◆ **Exercise data**:

——

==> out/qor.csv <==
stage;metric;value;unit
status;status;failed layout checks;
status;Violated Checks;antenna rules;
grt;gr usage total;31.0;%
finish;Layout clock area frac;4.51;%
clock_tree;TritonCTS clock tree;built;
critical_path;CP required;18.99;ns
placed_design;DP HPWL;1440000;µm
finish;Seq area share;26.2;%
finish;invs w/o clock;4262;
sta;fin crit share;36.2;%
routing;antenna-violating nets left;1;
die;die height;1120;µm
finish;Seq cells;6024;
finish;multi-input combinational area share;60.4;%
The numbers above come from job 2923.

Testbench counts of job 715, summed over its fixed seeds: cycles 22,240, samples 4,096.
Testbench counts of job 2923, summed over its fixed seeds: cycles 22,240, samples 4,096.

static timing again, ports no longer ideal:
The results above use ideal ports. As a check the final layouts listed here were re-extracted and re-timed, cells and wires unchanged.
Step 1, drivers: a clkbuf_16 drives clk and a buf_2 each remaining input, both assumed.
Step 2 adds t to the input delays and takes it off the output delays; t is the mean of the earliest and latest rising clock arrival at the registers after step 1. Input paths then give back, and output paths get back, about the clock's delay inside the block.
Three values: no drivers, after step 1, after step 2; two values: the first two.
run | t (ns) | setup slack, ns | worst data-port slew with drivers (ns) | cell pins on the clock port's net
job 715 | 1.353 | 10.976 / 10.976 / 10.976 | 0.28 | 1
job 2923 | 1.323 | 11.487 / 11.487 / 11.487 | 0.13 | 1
This design comes from an exercise in tuning for small area, a short achievable clock period and few clock cycles per item on the open sky130 flow, not from production work. The RTL was checked by simulation tests, not by an equivalence proof against the original design.

==> flow/design.v (outline; a module is shown in full before it is edited, if it fits) <==
// module hinge_cmp: 186 lines
// module booth_mul: 902 lines
// module add_bk48: 136 lines
// module add_bk65: 185 lines
module hinge_cmp (
    input  wire        clk,
    input  wire        rst,
    input  wire        start,
    input  wire        clear,
    input  wire [23:0] clear_u,
    input  wire        form,
    input  wire        integ,
    input  wire [23:0] e_in,
    input  wire [23:0] b0,
    input  wire [23:0] b1,
    input  wire [23:0] b2,
    input  wire [23:0] b3,
    input  wire [23:0] a1,
    input  wire [23:0] a2,
    input  wire [23:0] a3,
    input  wire [5:0]  xb,
    input  wire [5:0]  xa,
    input  wire [5:0]  xe,
    input  wire [5:0]  xu,
    input  wire [23:0] u_min,
    input  wire [23:0] u_max,
    output wire        ready,
    output reg         done,
    output reg  [23:0] u_lim,
    output reg  [23:0] u_raw,
    output reg         sat,
    output reg         ovf,
    output reg         clamp
);
  // ...
==> flow/flow/run.sh <==
#!/bin/bash
# The standard layout (the standard.sh, standard synthesis included), with
# repair_timing asked to keep a setup margin so the layout runs faster than
# the 17 ns constraint. Each step's full log is under orfs/logs; make's own
# output goes to flow_make.log.
set -uo pipefail
MARGIN=${MARGIN:-12.5}
bash standard.sh SETUP_SLACK_MARGIN=$MARGIN finish > flow_make.log 2>&1
==> flow/standard.sh <==
#!/bin/bash
# synth_recipe.tcl (not shown) runs the flow's synth.tcl, then flattens the netlist and writes it again
# the make line also repeats each setting of config.mk as NAME=value (left out here)
make -C /OpenROAD-flow-scripts/flow DESIGN_CONFIG=/design/flow/config.mk WORK_HOME=/design/flow/orfs CLKGATE_MAP_FILE= SYNTH_SCRIPT=/design/flow/synth_recipe.tcl "${@:-finish}"
==> flow/config.mk <==
export PLATFORM = sky130hd
export DESIGN_NAME = hinge_cmp
export DESIGN_NICKNAME = hinge_cmp
export VERILOG_FILES = /design/flow/design.v
export SDC_FILE = /design/flow/constraint.sdc
export NUM_CORES = 4
export LEC_CHECK = 0
export ABC_AREA = 1
export CAP_MARGIN = 20
export CORE_MARGIN = 2
export CORE_UTILIZATION = 40
export PLACE_DENSITY = 0.6
export SLEW_MARGIN = 20
==> flow/constraint.sdc <==
create_clock -name core_clock -period 17.0 [get_ports {clk}]
set_input_delay 3.4000 -clock core_clock [delete_from_list [all_inputs] [get_ports {clk}]]
set_output_delay 3.4000 -clock core_clock [all_outputs]
set_load 0.01 [all_outputs]
Source: an optimization exercise on an open RTL-to-GDS flow (aim: small area, a short achievable clock period and few clock cycles). Production flows keep margins and buffers that such runs may drop.
No functional check of the RTL was part of any run shown here.

$ cat flow/design.v
module r48_round (
    input  wire               sign,
    input  wire signed [13:0] exp,      
    input  wire        [36:0] mant,     
    input  wire               guard,
    input  wire               sticky,
    output reg         [47:0] result,
    output reg                ovf
);
    wire        round_up = guard & (sticky | mant[0]);
    wire [37:0] sum      = {1'b0, mant} + {37'd0, round_up};
    wire signed [13:0] exp_r = sum[37] ? exp + 14'sd1 : exp;
    wire [35:0] frac     = sum[37] ? 36'd0 : sum[35:0];
    wire signed [13:0] biased = exp_r + 14'sd1023;
    always @* begin
        ovf = 1'b0;
        if (exp_r < -14'sd1022) begin
            result = {sign, 47'd0};
        end else if (exp_r > 14'sd1023) begin
            result = {sign, 11'h7FF, 36'd0};
            ovf    = 1'b1;
        end else begin
            result = {sign, biased[10:0], frac};
        end
    end
endmodule
Source: an optimization exercise on an open RTL-to-GDS flow (aim: small area, a short achievable clock period and few clock cycles per item). Production flows keep margins and buffers that such runs may drop. The RTL was checked by simulation tests, not by an equivalence proof against the original design.

`design/flow/design.v`:
```
module scaleg (
    input  wire [47:0] s,
    input  wire [15:0] x,
    input  wire [15:0] sm,
    input  wire [15:0] sx,
    output wire [31:0] word,
    output wire        sat,
    output wire        flush
);
    function [6:0] lzc64;
        input [63:0] v;
        reg [31:0] v1; reg [31:0] c1;
        reg [15:0] v2; reg [31:0] c2;
        reg [7:0]  v3; reg [23:0] c3;
        reg [3:0]  v4; reg [15:0] c4;
        reg [1:0]  v5; reg [9:0]  c5;
        integer i;
        begin
            for (i = 0; i < 32; i = i + 1) begin
                v1[i] = v[2*i+1] | v[2*i];
                c1[i] = ~v[2*i+1];
            end
            for (i = 0; i < 16; i = i + 1) begin
                v2[i] = v1[2*i+1] | v1[2*i];
                c2[2*i +: 2] = v1[2*i+1] ? {1'b0, c1[2*i+1]} : {1'b1, c1[2*i]};
            end
            for (i = 0; i < 8; i = i + 1) begin
                v3[i] = v2[2*i+1] | v2[2*i];
                c3[3*i +: 3] = v2[2*i+1] ? {1'b0, c2[2*(2*i+1) +: 2]} : {1'b1, c2[2*(2*i) +: 2]};
            end
            for (i = 0; i < 4; i = i + 1) begin
                v4[i] = v3[2*i+1] | v3[2*i];
                c4[4*i +: 4] = v3[2*i+1] ? {1'b0, c3[3*(2*i+1) +: 3]} : {1'b1, c3[3*(2*i) +: 3]};
            end
            for (i = 0; i < 2; i = i + 1) begin
                v5[i] = v4[2*i+1] | v4[2*i];
                c5[5*i +: 5] = v4[2*i+1] ? {1'b0, c4[4*(2*i+1) +: 4]} : {1'b1, c4[4*(2*i) +: 4]};
            end
            lzc64 = v5[1] ? {1'b0, 1'b0, c5[9:5]} :
                    v5[0] ? {1'b0, 1'b1, c5[4:0]} : 7'd64;
        end
    endfunction
    function [63:0] rev64;
        input [63:0] v;
        integer i;
        begin
            for (i = 0; i < 64; i = i + 1) rev64[i] = v[63-i];
        end
    endfunction
    wire        sg = s[47];
    wire [47:0] a  = s ^ {48{sg}};           
    wire [63:0] p  = a * sm + (sg ? {48'd0, sm} : 64'd0);    
    wire        pz = (s == 48'd0) | (sm == 16'd0);
    wire [6:0]  lza = lzc64({16'd0, a}) - 7'd16;           
    wire [6:0]  lzm = lzc64({sm, 48'hFFFF_FFFF_FFFF});     
    wire [6:0]  k   = lza + lzm - 7'd1;                    
    wire [63:0] t5 = k[5] ? {p[31:0], 32'd0}  : p;
    wire [63:0] t4 = k[4] ? {t5[47:0], 16'd0} : t5;
    wire [63:0] t3 = k[3] ? {t4[55:0], 8'd0}  : t4;
    wire [63:0] t2 = k[2] ? {t3[59:0], 4'd0}  : t3;
    wire [63:0] t1 = k[1] ? {t2[61:0], 2'd0}  : t2;
    wire [63:0] t0 = k[0] ? {t1[62:0], 1'd0}  : t1;
    wire        j0 = t0[63];
    wire        j1 = ~t0[63] & t0[62];
    wire [24:0] nw = j0 ? t0[63:39] : j1 ? t0[62:38] : t0[61:37];
    wire [6:0]  tzs = lzc64(rev64({16'hFFFF, s}));
    wire [6:0]  tzm = lzc64(rev64({48'hFFFF_FFFF_FFFF, sm}));
    wire [8:0]  tk  = {2'd0, tzs} + {2'd0, tzm} + {2'd0, k};
    wire        stick = j0 ? (tk < 9'd39) : j1 ? (tk < 9'd38) : (tk < 9'd37);
    wire [23:0] q     = nw[24:1];
    wire        rbit  = nw[0];
    wire        up    = rbit & (stick | q[0]);
    wire        carry = up & (&q[22:0]);
    wire signed [17:0] e0 = $signed({{2{x[15]}}, x}) + $signed({{2{sx[15]}}, sx}) + 18'sd166
                            - $signed({11'd0, k});
    wire        gt0 = (e0 > 18'sd254), eq0 = (e0 == 18'sd254), lt0 = (e0 < 18'sd0), z0 = (e0 == 18'sd0);
    wire        gt1 = (e0 > 18'sd255), eq1 = (e0 == 18'sd255), lt1 = (e0 < 18'sd1), z1 = (e0 == 18'sd1);
    wire        gt2 = (e0 > 18'sd256), eq2 = (e0 == 18'sd256), lt2 = (e0 < 18'sd2), z2 = (e0 == 18'sd2);
    wire        e_gt = j0 ? gt0 : j1 ? gt1 : gt2;
    wire        e_eq = j0 ? eq0 : j1 ? eq1 : eq2;
    wire        e_lt = j0 ? lt0 : j1 ? lt1 : lt2;
    wire        e_z  = j0 ? z0  : j1 ? z1  : z2;
    wire [7:0]  ef   = e0[7:0] - (j0 ? 8'd0 : j1 ? 8'd1 : 8'd2);
    wire        e_sat   = e_gt | (e_eq & carry);
    wire        e_flush = e_lt | (e_z & ~carry);
    wire [30:0] mag     = {ef, q[22:0]} + {30'd0, up};
    assign sat   = ~pz & e_sat;
    assign flush = ~pz & ~e_sat & e_flush;
    assign word  = (pz | e_flush) ? 32'd0 : e_sat ? {sg, 31'h7F7F_FFFF} : {sg, mag};
endmodule
module add32 (
    input  wire [31:0] a,
    input  wire [31:0] b,
    output wire [31:0] word,
    output wire        sat,
    output wire        flush
);
    function [4:0] lzc32;
        input [31:0] v;
        reg [15:0] v1; reg [15:0] c1;
        reg [7:0]  v2; reg [15:0] c2;
        reg [3:0]  v3; reg [11:0] c3;
        reg [1:0]  v4; reg [7:0]  c4;
        integer i;
        begin
            for (i = 0; i < 16; i = i + 1) begin
                v1[i] = v[2*i+1] | v[2*i];
                c1[i] = ~v[2*i+1];
            end
            for (i = 0; i < 8; i = i + 1) begin
                v2[i] = v1[2*i+1] | v1[2*i];
                c2[2*i +: 2] = v1[2*i+1] ? {1'b0, c1[2*i+1]} : {1'b1, c1[2*i]};
            end
            for (i = 0; i < 4; i = i + 1) begin
                v3[i] = v2[2*i+1] | v2[2*i];
                c3[3*i +: 3] = v2[2*i+1] ? {1'b0, c2[2*(2*i+1) +: 2]} : {1'b1, c2[2*(2*i) +: 2]};
            end
            for (i = 0; i < 2; i = i + 1) begin
                v4[i] = v3[2*i+1] | v3[2*i];
                c4[4*i +: 4] = v3[2*i+1] ? {1'b0, c3[3*(2*i+1) +: 3]} : {1'b1, c3[3*(2*i) +: 3]};
            end
            lzc32 = v4[1] ? {1'b0, c4[7:4]} : {1'b1, c4[3:0]};
        end
    endfunction
    function [4:0] tzc24;      
        input [23:0] v;
        reg [31:0] r;
        integer i;
        begin
            for (i = 0; i < 24; i = i + 1) r[31-i] = v[i];
            r[7:0] = 8'hFF;
            tzc24 = lzc32(r);
        end
    endfunction
    wire [7:0]  ea = a[30:23];
    wire [7:0]  eb = b[30:23];
    wire [23:0] ma = {(ea != 8'd0), a[22:0]};
    wire [23:0] mb = {(eb != 8'd0), b[22:0]};
    wire        sub = a[31] ^ b[31];
    wire [8:0]  dab = {1'b0, ea} - {1'b0, eb};
    wire [7:0]  dba = eb - ea;
    wire        agb = ~dab[8];
    wire [7:0]  d   = agb ? dab[7:0] : dba;
    wire        d0  = (ea == eb);
    wire        d1  = (d == 8'd1);
    wire [7:0]  eP  = agb ? ea : eb;
    wire [23:0] mP  = agb ? ma : mb;
    wire [23:0] mQ  = agb ? mb : ma;
    wire        sP  = agb ? a[31] : b[31];
    wire        sQ  = agb ? b[31] : a[31];
    wire [4:0]  tzQ = agb ? tzc24(mb) : tzc24(ma);
    wire [25:0] qf   = {mQ, 2'b00};
    wire        big  = (d[7:5] != 3'd0);
    wire [25:0] qsh  = big ? 26'd0 : (qf >> d[4:0]);
    wire        stk  = (mQ != 24'd0) & (big | ({3'd0, d[4:0]} > {3'd0, tzQ} + 8'd2));
    wire [26:0] al   = {qsh, stk};
    wire [26:0] hf   = {mP, 3'b000};
    wire [27:0] fs   = {1'b0, hf} + {sub, al ^ {27{sub}}} + {27'd0, sub};
    wire [23:0] fm   = fs[27] ? fs[27:4] : fs[26] ? fs[26:3] : fs[25:2];
    wire        fr   = fs[27] ? fs[3]    : fs[26] ? fs[2]    : fs[1];
    wire        fst  = fs[27] ? (|fs[2:0]) : fs[26] ? (|fs[1:0]) : fs[0];
    wire        fup  = fr & (fst | fm[0]);
    wire        fcar = fup & (&fm[22:0]);
    wire [8:0]  fe   = {1'b0, eP} + (fs[27] ? 9'd1 : fs[26] ? 9'd0 : 9'h1FF);
    wire        f_sat   = (fe == 9'd255) | ((fe == 9'd254) & fcar);
    wire        f_flush = (fe == 9'd0) & ~fcar;
    wire [30:0] fmag    = {fe[7:0], fm[22:0]} + {30'd0, fup};
    wire        fz      = (eP == 8'd0);            
    wire [24:0] n1   = {mP, 1'b0} - (d0 ? {mQ, 1'b0} : {1'b0, mQ});
    wire [24:0] n2   = {mQ, 1'b0} - {mP, 1'b0};
    wire        n1neg = d0 & (mQ > mP);
    wire [23:0] nm   = n1neg ? n2[23:0] : n1[23:0];
    wire        ns   = n1neg ? sQ : sP;
    wire        nz   = (nm == 24'd0);
    wire [4:0]  nlz  = lzc32({nm, 8'hFF});
    wire [23:0] nn   = nm << nlz;
    wire [8:0]  ne   = {1'b0, eP} - 9'd1 - {4'd0, nlz};
    wire        n_flush = ne[8] | (ne == 9'd0);
    wire        near = sub & (d0 | (d1 & ~n1[24]));
    wire [31:0] f_word = (fz | f_flush) ? 32'd0 : f_sat ? {sP, 31'h7F7F_FFFF} : {sP, fmag};
    wire [31:0] n_word = (nz | n_flush) ? 32'd0 : {ns, ne[7:0], nn[22:0]};
    assign word  = near ? n_word : f_word;
    assign sat   = ~near & ~fz & f_sat;
    assign flush = near ? (~nz & n_flush) : (~fz & ~f_sat & f_flush);
endmodule
module scale_acc (
    input  wire        clk,
    input  wire        rst,           
    input  wire        in_valid,
    output wire        in_ready,
    input  wire        in_first,      
    input  wire        in_last,       
    input  wire [31:0] in_bias,
    input  wire [47:0] in_s,
    input  wire [15:0] in_x,
    input  wire [15:0] in_sm,
    input  wire [15:0] in_sx,
    output reg         res_valid,
    output wire [31:0] res_word,
    output wire        res_code_special,
    output wire [7:0]  res_scale_sat,
    output wire [7:0]  res_acc_sat,
    output wire [7:0]  res_flush_zero
);
    assign in_ready = 1'b1;
    reg        v0, f0, l0;
    reg [31:0] b0;
    reg [47:0] s0;
    reg [15:0] x0, sm0, sx0;
    always @(posedge clk) begin
        v0  <= ~rst & in_valid;
        f0  <= in_first;
        l0  <= in_last;
        b0  <= in_bias;
        s0  <= in_s;
        x0  <= in_x;
        sm0 <= in_sm;
        sx0 <= in_sx;
    end
    wire [31:0] g_word;
    wire        g_sat, g_flush;
    scaleg u_scale (
        .s(s0), .x(x0), .sm(sm0), .sx(sx0),
        .word(g_word), .sat(g_sat), .flush(g_flush)
    );
    wire        b_special = (b0[30:23] == 8'hFF);
    wire [31:0] b_norm    = b_special ? {b0[31], 31'h7F7F_FFFF} :
                            (b0[30:23] == 8'h00) ? 32'd0 : b0;
    reg        f1, l1, gs1, gf1, bs1;
    reg [31:0] g1, bn1;
    always @(posedge clk) begin
        f1  <= v0 & f0;
        l1  <= ~rst & v0 & l0;
        g1  <= v0 ? g_word : 32'd0;
        gs1 <= v0 & g_sat;
        gf1 <= v0 & g_flush;
        bn1 <= b_norm;
        bs1 <= b_special;
    end
    reg [31:0] acc;
    reg        code_special;
    reg [7:0]  ss_cnt, as_cnt, fz_cnt;
    wire [31:0] sum_word;
    wire        sum_sat, sum_flush;
    add32 u_add (
        .a(f1 ? bn1 : acc), .b(g1),
        .word(sum_word), .sat(sum_sat), .flush(sum_flush)
    );
    wire [7:0] ss_base = f1 ? 8'd0 : ss_cnt;
    wire [7:0] as_base = f1 ? 8'd0 : as_cnt;
    wire [7:0] fz_base = (f1 ? 8'd0 : fz_cnt) + {7'd0, gf1};
    wire [7:0] as_inc  = as_base + 8'd1;
    wire [7:0] fz_inc  = fz_base + 8'd1;
    always @(posedge clk) begin
        res_valid    <= ~rst & l1;
        acc          <= sum_word;
        code_special <= f1 ? bs1 : code_special;
        ss_cnt       <= ss_base + {7'd0, gs1};
        as_cnt       <= sum_sat ? as_inc : as_base;
        fz_cnt       <= sum_flush ? fz_inc : fz_base;
    end
    assign res_word         = acc;
    assign res_code_special = code_special;
    assign res_scale_sat    = ss_cnt;
    assign res_acc_sat      = as_cnt;
    assign res_flush_zero   = fz_cnt;
endmodule
```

——

Restate exactly the records above from their first line through the line that holds "The numbers above come from job 2923.", please, including both and leaving out all others.

◆ **Result of this task**:
==> out/qor.csv <==
stage;metric;value;unit
status;status;failed layout checks;
status;Violated Checks;antenna rules;
grt;gr usage total;31.0;%
finish;Layout clock area frac;4.51;%
clock_tree;TritonCTS clock tree;built;
critical_path;CP required;18.99;ns
placed_design;DP HPWL;1440000;µm
finish;Seq area share;26.2;%
finish;invs w/o clock;4262;
sta;fin crit share;36.2;%
routing;antenna-violating nets left;1;
die;die height;1120;µm
finish;Seq cells;6024;
finish;multi-input combinational area share;60.4;%
The numbers above come from job 2923.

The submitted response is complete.